- Origin: Vigo, Galicia, Spain
- Genres: Sophisti-pop; new wave; art pop; post-punk;
- Years active: 1982–1986, 1997–1998
- Labels: Nuevos Medios
- Spinoff of: Siniestro Total
- Past members: Germán Coppini; Teo Cardalda; Pablo Novoa; Luis García;

= Golpes Bajos =

Spanish pop band

Golpes Bajos ( Low Blows) was a Galician pop band formed in Vigo, Galicia, in 1982. Founded by lead singer Germán Coppini and keyboardist Teo Cardalda, the band was originally a duet until 1983, when they were joined by guitarist Pablo Novoa, and bassist Luis García. They were one of the main groups of the Movida Viguesa, a period, that alongside the Movida Madrileña, would later be known as the "Edad de Oro del Pop Español", i.e. "The Golden Age of Spanish Pop Music". They were active in 1982–1986, with a final reunion tour in 1997–1998.

==History==

===Formation and early years (1982)===
Singer and songwriter Germán Coppini and multi-instrumentalist and composer Teo Cardalda met as teenagers while attending Colegio Nebrija in Vigo, Pontevedra. They were part of a class were most students had been expelled from other schools. They became friends due to their similar taste in music, Coppini recalled that they liked punk and sinister music, but also black and Latin music like Motown and Fania. In 1982, Coppini, at the time lead singer of
lead singer of punk band Siniestro Total, reconnected with Cardalda and in September of that year they hung out at Cardalda's house with the intention of making a cover of The Who's I Can't Explain. By October the duo had their first demo, recorded at Cardalda's garden shed. Cardalda's father decides to send the demo to a new band's contest organised by the musical publication Rock Espezial—later known as Rockdelux—before knowing the result, the duo had already given their first concert and added guitarist Pablo Novoa, who Cardalda had as a bandmate on Druida and Trenvigo, and bassist Luís García. They won the contest, and Mario Pacheco, head of label Nuevos Medios travels to Vigo to meet them after hearing their songs on the radio. Coppini gives the demo tape to the head of signing, who does so immediately.

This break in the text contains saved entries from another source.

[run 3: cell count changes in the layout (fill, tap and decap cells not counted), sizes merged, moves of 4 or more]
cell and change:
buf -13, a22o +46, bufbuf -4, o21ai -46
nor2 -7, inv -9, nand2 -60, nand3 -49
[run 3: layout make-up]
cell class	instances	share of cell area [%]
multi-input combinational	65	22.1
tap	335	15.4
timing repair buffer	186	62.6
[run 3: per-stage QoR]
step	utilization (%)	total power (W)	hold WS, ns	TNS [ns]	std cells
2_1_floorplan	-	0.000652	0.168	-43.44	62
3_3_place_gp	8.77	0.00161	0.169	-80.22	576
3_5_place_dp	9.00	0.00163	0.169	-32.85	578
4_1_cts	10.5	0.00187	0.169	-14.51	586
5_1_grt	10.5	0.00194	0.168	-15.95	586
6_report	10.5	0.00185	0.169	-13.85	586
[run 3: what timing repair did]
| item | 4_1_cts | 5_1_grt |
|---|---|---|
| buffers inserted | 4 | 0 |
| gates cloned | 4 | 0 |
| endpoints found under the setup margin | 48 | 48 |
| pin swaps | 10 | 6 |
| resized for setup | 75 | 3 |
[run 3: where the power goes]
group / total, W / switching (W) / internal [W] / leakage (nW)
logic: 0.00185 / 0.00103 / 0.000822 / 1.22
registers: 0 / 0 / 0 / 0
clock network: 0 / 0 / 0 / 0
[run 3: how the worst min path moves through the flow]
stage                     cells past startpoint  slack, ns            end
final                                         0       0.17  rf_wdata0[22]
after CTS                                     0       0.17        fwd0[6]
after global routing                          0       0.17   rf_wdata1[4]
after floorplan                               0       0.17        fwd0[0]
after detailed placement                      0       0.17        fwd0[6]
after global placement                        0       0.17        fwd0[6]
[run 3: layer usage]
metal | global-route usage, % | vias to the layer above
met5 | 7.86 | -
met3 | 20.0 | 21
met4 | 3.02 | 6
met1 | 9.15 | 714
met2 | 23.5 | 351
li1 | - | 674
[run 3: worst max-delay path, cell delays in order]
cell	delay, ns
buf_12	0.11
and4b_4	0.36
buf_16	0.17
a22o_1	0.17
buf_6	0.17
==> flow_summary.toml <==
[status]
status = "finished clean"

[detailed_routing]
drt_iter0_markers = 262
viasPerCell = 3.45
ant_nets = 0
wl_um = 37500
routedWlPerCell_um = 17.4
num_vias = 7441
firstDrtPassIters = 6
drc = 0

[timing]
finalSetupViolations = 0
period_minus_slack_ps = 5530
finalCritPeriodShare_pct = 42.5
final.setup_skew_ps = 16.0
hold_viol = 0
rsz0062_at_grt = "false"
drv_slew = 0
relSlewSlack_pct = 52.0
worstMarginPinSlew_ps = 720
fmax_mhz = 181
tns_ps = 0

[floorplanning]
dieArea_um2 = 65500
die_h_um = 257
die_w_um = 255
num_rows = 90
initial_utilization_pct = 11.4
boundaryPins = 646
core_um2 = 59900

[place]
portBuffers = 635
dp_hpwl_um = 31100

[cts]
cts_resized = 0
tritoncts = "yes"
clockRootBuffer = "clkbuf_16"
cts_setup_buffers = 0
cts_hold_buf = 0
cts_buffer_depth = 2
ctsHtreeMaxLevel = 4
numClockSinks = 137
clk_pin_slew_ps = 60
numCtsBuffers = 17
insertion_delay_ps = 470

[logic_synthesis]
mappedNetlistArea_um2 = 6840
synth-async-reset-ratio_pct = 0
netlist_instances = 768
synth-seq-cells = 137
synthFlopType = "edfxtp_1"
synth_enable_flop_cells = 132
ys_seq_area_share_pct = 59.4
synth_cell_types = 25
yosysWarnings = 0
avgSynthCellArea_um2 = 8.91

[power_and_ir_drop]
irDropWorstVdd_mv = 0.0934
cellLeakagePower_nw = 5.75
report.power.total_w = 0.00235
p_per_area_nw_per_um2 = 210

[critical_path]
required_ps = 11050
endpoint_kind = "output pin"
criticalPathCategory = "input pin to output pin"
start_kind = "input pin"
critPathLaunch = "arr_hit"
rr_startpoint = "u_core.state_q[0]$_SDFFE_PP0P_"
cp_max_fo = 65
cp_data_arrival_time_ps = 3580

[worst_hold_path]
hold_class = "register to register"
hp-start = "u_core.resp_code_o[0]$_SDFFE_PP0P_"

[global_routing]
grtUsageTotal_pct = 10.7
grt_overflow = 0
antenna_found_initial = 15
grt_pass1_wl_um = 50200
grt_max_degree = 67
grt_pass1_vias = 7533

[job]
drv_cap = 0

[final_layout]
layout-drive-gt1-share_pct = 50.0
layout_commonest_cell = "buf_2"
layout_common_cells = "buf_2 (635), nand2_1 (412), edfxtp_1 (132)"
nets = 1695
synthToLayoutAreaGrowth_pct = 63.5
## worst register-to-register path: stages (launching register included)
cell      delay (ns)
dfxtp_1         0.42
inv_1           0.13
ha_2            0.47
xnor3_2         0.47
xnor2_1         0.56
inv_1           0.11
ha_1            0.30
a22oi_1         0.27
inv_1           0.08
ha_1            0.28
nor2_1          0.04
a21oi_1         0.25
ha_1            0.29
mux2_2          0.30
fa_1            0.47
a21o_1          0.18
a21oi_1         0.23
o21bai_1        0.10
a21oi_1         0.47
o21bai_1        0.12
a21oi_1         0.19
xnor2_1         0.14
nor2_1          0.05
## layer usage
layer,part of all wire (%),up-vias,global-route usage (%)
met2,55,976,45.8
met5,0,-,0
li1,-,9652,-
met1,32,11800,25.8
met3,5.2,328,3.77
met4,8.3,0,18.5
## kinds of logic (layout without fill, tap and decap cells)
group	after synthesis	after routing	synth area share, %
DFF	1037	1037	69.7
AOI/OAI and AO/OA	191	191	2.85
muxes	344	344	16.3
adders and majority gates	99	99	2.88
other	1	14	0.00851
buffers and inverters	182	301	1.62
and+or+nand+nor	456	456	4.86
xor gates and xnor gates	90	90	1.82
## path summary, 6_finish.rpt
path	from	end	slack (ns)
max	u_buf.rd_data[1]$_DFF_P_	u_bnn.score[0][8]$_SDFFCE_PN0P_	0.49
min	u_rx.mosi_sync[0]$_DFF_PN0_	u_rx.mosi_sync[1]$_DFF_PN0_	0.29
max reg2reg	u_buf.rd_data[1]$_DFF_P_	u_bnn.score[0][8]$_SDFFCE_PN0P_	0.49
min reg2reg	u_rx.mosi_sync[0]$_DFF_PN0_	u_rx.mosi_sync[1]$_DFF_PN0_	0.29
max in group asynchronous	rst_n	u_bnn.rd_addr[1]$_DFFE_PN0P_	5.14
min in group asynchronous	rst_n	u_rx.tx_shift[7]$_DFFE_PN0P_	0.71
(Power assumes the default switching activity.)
[config.mk]
export PLATFORM = sky130hd
export DESIGN_NAME = burst_fetcher
export DESIGN_NICKNAME = d
export VERILOG_FILES = /design/src/rom_cache_pkg.sv /design/src/burst_fetcher.sv
export SDC_FILE = /design/constraint.sdc
export NUM_CORES = 1
export LEC_CHECK = 0
export BUFFER_PORTS_ARGS = -buffer_cell sky130_fd_sc_hd__buf_2
export CAP_MARGIN = 20
export CELL_PAD_IN_SITES_DETAIL_PLACEMENT = 1
export CELL_PAD_IN_SITES_GLOBAL_PLACEMENT = 2
export CORE_MARGIN = 3
export CORE_UTILIZATION = 17
export CTS_CLUSTER_SIZE = 14
export DETAILED_ROUTE_END_ITERATION = 10
export PLACE_DENSITY = 0.87
export REMOVE_ABC_BUFFERS = 1
export SLEW_MARGIN = 10
export SYNTH_ARGS = -nofsm -noshare
export SYNTH_HDL_FRONTEND = slang
export SYNTH_SLANG_ARGS = --single-unit
[constraint.sdc]
create_clock -name clock -period 4.8 [get_ports clock]
set_input_delay 0 -clock clock [delete_from_list [all_inputs] [get_ports clock]]
set_output_delay 0 -clock clock [all_outputs]
set_load 0.02 [all_outputs]
[src/rtl/ooo_pkg.sv]
package ooo_pkg;

  // widths that carry a meaning
  localparam int WORD_W   = 32;
  localparam int ROB_IX_W = 3; // 8-entry reorder buffer

  // data word or byte address
  typedef logic [WORD_W-1:0] word_t;

  // index into the reorder buffer
  typedef logic [ROB_IX_W-1:0] rob_ix_t;

  // one load as handed over by dispatch, also what a slot holds
  typedef struct packed {
    word_t   addr;   // computed load address
    rob_ix_t rob_ix; // owner in the reorder buffer
  } lb_entry_t;

  // loaded word on its way to writeback
  typedef struct packed {
    word_t   data;
    rob_ix_t rob_ix; // tag for the cdb / rob
  } load_result_t;

  // life of one buffer slot
  // free  -> wait  on alloc write
  // wait  -> ready once the rob grants can_load
  // ready -> busy  when picked for memory
  // busy  -> free  after the result went out
  typedef enum logic [1:0] {
    slot_free  = 2'd0,
    slot_wait  = 2'd1,
    slot_ready = 2'd2,
    slot_busy  = 2'd3
  } slot_state_t;

endpackage
[src/flat_wrapper.sv]
// flat-port wrapper written by rule: the top's interface ports become plain ports
module l2_to_bram_flat import l2_pkg::*;
#(
    parameter int BRAM_DEPTH = 1024
)
  (clk, reset, mem_request, mem_op, mem_addr, mem_wdata, mem_be, mem_ack, mem_rvalid, mem_rdata, ram_en, ram_addr, ram_be, ram_data_in, ram_data_out);
  l2_memory_if #(.BRAM_DEPTH(BRAM_DEPTH)) mem_i ();
  local_memory_if #(.BRAM_DEPTH(BRAM_DEPTH)) ram_i ();
  input logic clk;
  input logic reset;
  input wire logic [$bits(mem_i.request)-1:0] mem_request;
  input wire logic [$bits(mem_i.op)-1:0] mem_op;
  input wire logic [$bits(mem_i.addr)-1:0] mem_addr;
  input wire logic [$bits(mem_i.wdata)-1:0] mem_wdata;
  input wire logic [$bits(mem_i.be)-1:0] mem_be;
  output wire logic [$bits(mem_i.ack)-1:0] mem_ack;
  output wire logic [$bits(mem_i.rvalid)-1:0] mem_rvalid;
  output wire logic [$bits(mem_i.rdata)-1:0] mem_rdata;
  output wire logic [$bits(ram_i.en)-1:0] ram_en;
  output wire logic [$bits(ram_i.addr)-1:0] ram_addr;
  output wire logic [$bits(ram_i.be)-1:0] ram_be;
  output wire logic [$bits(ram_i.data_in)-1:0] ram_data_in;
  input wire logic [$bits(ram_i.data_out)-1:0] ram_data_out;
  assign mem_i.request = mem_request;
  assign mem_i.op = mem_op;
  assign mem_i.addr = mem_addr;
  assign mem_i.wdata = mem_wdata;
  assign mem_i.be = mem_be;
  assign mem_ack = mem_i.ack;
  assign mem_rvalid = mem_i.rvalid;
  assign mem_rdata = mem_i.rdata;
  assign ram_en = ram_i.en;
  assign ram_addr = ram_i.addr;
  assign ram_be = ram_i.be;
  assign ram_data_in = ram_i.data_in;
  assign ram_i.data_out = ram_data_out;
  l2_to_bram #(.BRAM_DEPTH(BRAM_DEPTH)) u_core (.clk(clk), .reset(reset), .mem(mem_i), .ram(ram_i));
endmodule
[src/verilog/riscv_pkg.sv]
package riscv_pkg;

  //////////////////////////////
  // Widths
  //////////////////////////////

  localparam int XLEN       = 64;  // Data width
  localparam int REG_ADDR_W = 5;   // Register address width
  localparam int IMMSRC_W   = 3;   // Immediate-format select width

  // Immediate-format codes with 5 to 7 reserved for a zero immediate
  localparam logic [IMMSRC_W-1:0] IMM_I = 3'd0;
  localparam logic [IMMSRC_W-1:0] IMM_S = 3'd1;
  localparam logic [IMMSRC_W-1:0] IMM_B = 3'd2;
  localparam logic [IMMSRC_W-1:0] IMM_U = 3'd3;
  localparam logic [IMMSRC_W-1:0] IMM_J = 3'd4;

  localparam logic [31:0] NOP_INST = 32'h0000_0013;  // addi x0, x0, 0

  //////////////////////////////
  // Instruction formats
  //////////////////////////////

  typedef union packed {
    struct packed {
      logic [6:0]            funct7;
      logic [REG_ADDR_W-1:0] rs2;
      logic [REG_ADDR_W-1:0] rs1;
      logic [2:0]            funct3;
      logic [REG_ADDR_W-1:0] rd;
      logic [6:0]            opcode;
    } r_type;
    struct packed {
      logic [11:0]           imm;
      logic [REG_ADDR_W-1:0] rs1;
      logic [2:0]            funct3;
      logic [REG_ADDR_W-1:0] rd;
      logic [6:0]            opcode;
    } i_type;
    struct packed {
      logic [6:0]            imm_hi;   // imm[11:5]
      logic [REG_ADDR_W-1:0] rs2;
      logic [REG_ADDR_W-1:0] rs1;
      logic [2:0]            funct3;
      logic [4:0]            imm_lo;   // imm[4:0]
      logic [6:0]            opcode;
    } s_type;
    struct packed {
      logic                  imm12;
      logic [5:0]            imm10_5;
      logic [REG_ADDR_W-1:0] rs2;
      logic [REG_ADDR_W-1:0] rs1;
      logic [2:0]            funct3;
      logic [3:0]            imm4_1;
      logic                  imm11;
      logic [6:0]            opcode;
    } b_type;
    struct packed {
      logic [31:12]          imm;
      logic [REG_ADDR_W-1:0] rd;
      logic [6:0]            opcode;
    } u_type;
    struct packed {
      logic                  imm20;
      logic [9:0]            imm10_1;
      logic                  imm11;
      logic [7:0]            imm19_12;
      logic [REG_ADDR_W-1:0] rd;
      logic [6:0]            opcode;
    } j_type;
  } riscv_inst_u;

endpackage

[src/verilog/riscv_rf_if.sv]
`timescale 1ns/1ps

interface riscv_rf_if #(
  parameter int XLEN       = riscv_pkg::XLEN,
  parameter int REG_ADDR_W = riscv_pkg::REG_ADDR_W
);

  logic [REG_ADDR_W-1:0] rs1_addr;
  logic [REG_ADDR_W-1:0] rs2_addr;
  logic                  wr_en;
  logic [REG_ADDR_W-1:0] wr_addr;
  logic [XLEN-1:0]       wr_data;
  logic [XLEN-1:0]       rs1_data;   // Combinational read
  logic [XLEN-1:0]       rs2_data;   // Combinational read

  modport dstage (
    output rs1_addr, rs2_addr, wr_en, wr_addr, wr_data,
    input  rs1_data, rs2_data
  );

  modport rf (
    input  rs1_addr, rs2_addr, wr_en, wr_addr, wr_data,
    output rs1_data, rs2_data
  );

endinterface

[src/verilog/riscv_rf.sv]
`timescale 1ns/1ps

module riscv_rf #(
  parameter int XLEN       = riscv_pkg::XLEN,
  parameter int REG_ADDR_W = riscv_pkg::REG_ADDR_W
) (
  input  logic   i_riscv_rf_clk,
  input  logic   i_rst_n,
  riscv_rf_if.rf rf_port
);

  localparam int NUM_REGS = 2**REG_ADDR_W;

  logic [XLEN-1:0] regs [1:NUM_REGS-1];  // x0 is not stored

  // Falling-edge write lands half a cycle before the next capture,
  // so a read in the same cycle already returns the new value
  always_ff @(negedge i_riscv_rf_clk or negedge i_rst_n) begin
    if (!i_rst_n) begin
      for (int i = 1; i < NUM_REGS; i++) begin
        regs[i] <= '0;
      end
    end else if (rf_port.wr_en && (rf_port.wr_addr != '0)) begin
      regs[rf_port.wr_addr] <= rf_port.wr_data;  // Writes to x0 dropped
    end
  end

  always_comb begin
    rf_port.rs1_data = '0;  // x0 reads zero
    rf_port.rs2_data = '0;
    if (rf_port.rs1_addr != '0) begin
      rf_port.rs1_data = regs[rf_port.rs1_addr];
    end
    if (rf_port.rs2_addr != '0) begin
      rf_port.rs2_data = regs[rf_port.rs2_addr];
    end
  end

  //////////////////////////////
  // Checks
  //////////////////////////////

  // Write-back request from outside must name a known register
  a_wr_addr_known : assert property (
    @(negedge i_riscv_rf_clk) disable iff (!i_rst_n)
    rf_port.wr_en |-> !$isunknown(rf_port.wr_addr)
  ) else $error("riscv_rf: write enabled with unknown address");

endmodule

[src/verilog/riscv_extend.sv]
`timescale 1ns/1ps

module riscv_extend #(
  parameter int XLEN = riscv_pkg::XLEN
) (
  input  logic [riscv_pkg::IMMSRC_W-1:0] i_riscv_extend_immsrc,
  input  riscv_pkg::riscv_inst_u         i_riscv_extend_inst,
  output logic [XLEN-1:0]                o_riscv_extend_simm
);

  logic            sign;   // Bit 31 in every format
  logic [XLEN-1:0] imm_i;
  logic [XLEN-1:0] imm_s;
  logic [XLEN-1:0] imm_b;
  logic [XLEN-1:0] imm_u;
  logic [XLEN-1:0] imm_j;

  assign sign = i_riscv_extend_inst.r_type.funct7[6];

  assign imm_i = {{(XLEN-12){sign}}, i_riscv_extend_inst.i_type.imm};

  assign imm_s = {{(XLEN-12){sign}},
                  i_riscv_extend_inst.s_type.imm_hi,
                  i_riscv_extend_inst.s_type.imm_lo};

  assign imm_b = {{(XLEN-12){sign}},          // imm12 is the sign
                  i_riscv_extend_inst.b_type.imm11,
                  i_riscv_extend_inst.b_type.imm10_5,
                  i_riscv_extend_inst.b_type.imm4_1,
                  1'b0};                      // Halfword aligned

  assign imm_u = {{(XLEN-32){sign}}, i_riscv_extend_inst.u_type.imm, 12'b0};

  assign imm_j = {{(XLEN-20){sign}},          // imm20 is the sign
                  i_riscv_extend_inst.j_type.imm19_12,
                  i_riscv_extend_inst.j_type.imm11,
                  i_riscv_extend_inst.j_type.imm10_1,
                  1'b0};                      // Halfword aligned

  always_comb begin
    case (i_riscv_extend_immsrc)
      riscv_pkg::IMM_I: o_riscv_extend_simm = imm_i;
      riscv_pkg::IMM_S: o_riscv_extend_simm = imm_s;
      riscv_pkg::IMM_B: o_riscv_extend_simm = imm_b;
      riscv_pkg::IMM_U: o_riscv_extend_simm = imm_u;
      riscv_pkg::IMM_J: o_riscv_extend_simm = imm_j;
      default:          o_riscv_extend_simm = '0;  // Reserved codes
    endcase
  end

endmodule

[src/verilog/riscv_dstage.sv]
`timescale 1ns/1ps

module riscv_dstage #(
  parameter int XLEN       = riscv_pkg::XLEN,
  parameter int REG_ADDR_W = riscv_pkg::REG_ADDR_W
) (
  input  logic                           i_riscv_dstage_clk,
  input  logic                           i_rst_n,
  input  logic [riscv_pkg::IMMSRC_W-1:0] i_riscv_dstage_immsrc,
  input  riscv_pkg::riscv_inst_u         i_riscv_dstage_inst,
  input  logic                           i_riscv_dstage_regw,
  input  logic [REG_ADDR_W-1:0]          i_riscv_dstage_rdaddr,
  input  logic [XLEN-1:0]                i_riscv_dstage_rddata,
  output logic [XLEN-1:0]                o_riscv_dstage_rs1data,
  output logic [XLEN-1:0]                o_riscv_dstage_rs2data,
  output logic [REG_ADDR_W-1:0]          o_riscv_dstage_rs1addr,
  output logic [REG_ADDR_W-1:0]          o_riscv_dstage_rs2addr,
  output logic [REG_ADDR_W-1:0]          o_riscv_dstage_rdaddr,
  output logic [XLEN-1:0]                o_riscv_dstage_simm,
  output logic [6:0]                     o_riscv_dstage_opcode,
  output logic [2:0]                     o_riscv_dstage_funct3,
  output logic [6:0]                     o_riscv_dstage_func7,
  output logic [XLEN-1:0]                o_riscv_dstage_immzeroextend
);

  riscv_rf_if #(.XLEN(XLEN), .REG_ADDR_W(REG_ADDR_W)) rf_bus ();

  //////////////////////////////
  // Field split
  //////////////////////////////

  assign o_riscv_dstage_opcode  = i_riscv_dstage_inst.r_type.opcode;
  assign o_riscv_dstage_funct3  = i_riscv_dstage_inst.r_type.funct3;
  assign o_riscv_dstage_func7   = i_riscv_dstage_inst.r_type.funct7;
  assign o_riscv_dstage_rs1addr = i_riscv_dstage_inst.r_type.rs1;
  assign o_riscv_dstage_rs2addr = i_riscv_dstage_inst.r_type.rs2;
  assign o_riscv_dstage_rdaddr  = i_riscv_dstage_inst.r_type.rd;

  // CSR immediate forms carry a 5-bit unsigned value in rs1
  assign o_riscv_dstage_immzeroextend = {{(XLEN-REG_ADDR_W){1'b0}},
                                         i_riscv_dstage_inst.r_type.rs1};

  //////////////////////////////
  // Register file access
  //////////////////////////////

  assign rf_bus.rs1_addr = i_riscv_dstage_inst.r_type.rs1;
  assign rf_bus.rs2_addr = i_riscv_dstage_inst.r_type.rs2;
  assign rf_bus.wr_en    = i_riscv_dstage_regw;     // Write-back request
  assign rf_bus.wr_addr  = i_riscv_dstage_rdaddr;
  assign rf_bus.wr_data  = i_riscv_dstage_rddata;

  assign o_riscv_dstage_rs1data = rf_bus.rs1_data;
  assign o_riscv_dstage_rs2data = rf_bus.rs2_data;

  riscv_rf #(.XLEN(XLEN), .REG_ADDR_W(REG_ADDR_W)) u_riscv_rf (
    .i_riscv_rf_clk (i_riscv_dstage_clk),
    .i_rst_n        (i_rst_n),
    .rf_port        (rf_bus.rf)
  );

  riscv_extend #(.XLEN(XLEN)) u_riscv_extend (
    .i_riscv_extend_immsrc (i_riscv_dstage_immsrc),
    .i_riscv_extend_inst   (i_riscv_dstage_inst),
    .o_riscv_extend_simm   (o_riscv_dstage_simm)
  );

  // The external select must pair with a real instruction; only the
  // bubble may carry a reserved code
  a_immsrc_legal : assert property (
    @(posedge i_riscv_dstage_clk) disable iff (!i_rst_n)
    (i_riscv_dstage_inst.r_type.opcode != riscv_pkg::NOP_INST[6:0])
      |-> (i_riscv_dstage_immsrc <= riscv_pkg::IMM_J)
  ) else $error("riscv_dstage: reserved immediate select on a live instruction");

endmodule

===First EP and national breakout (1983)===
After winning the contest, Mario Pacheco, head of label Nuevos Medios travels to Vigo to meet them after hearing their songs on the radio. Coppini gives the demo tape to the head of signing, who does so directly. Shortly after they record their homonymous Extended Play at Audiofilm studios in Madrid. The sessions were done on a weekend, 20 and 21 May 1983. The EP was self-produced, and included three tracks from the demo tape, "Estoy Enfermo", "No mires a los ojos de la gente" and "Malos tiempos para la lírica", the latter, inspired by Bertolt Brecht's homonymous poem. Coppini's cavernous voice was a result of a cold, but Pacheco liked it so much that advised him to keep it. The EP was a commercial and critical success, leading them to appear on TVE's musical program La Edad de Oro a reference point for the cultural movement of La movida, and having a strong demand for live shows. Coppini, who was juggling his work between Siniestro Total and Golpes Bajos, was asked to leave Siniestro a day after his appearance on La Edad de Oro, after failing to mention his involvement with the band on television. From this point Coppini abandons Siniestro and devotes himself completely to Golpes Bajos.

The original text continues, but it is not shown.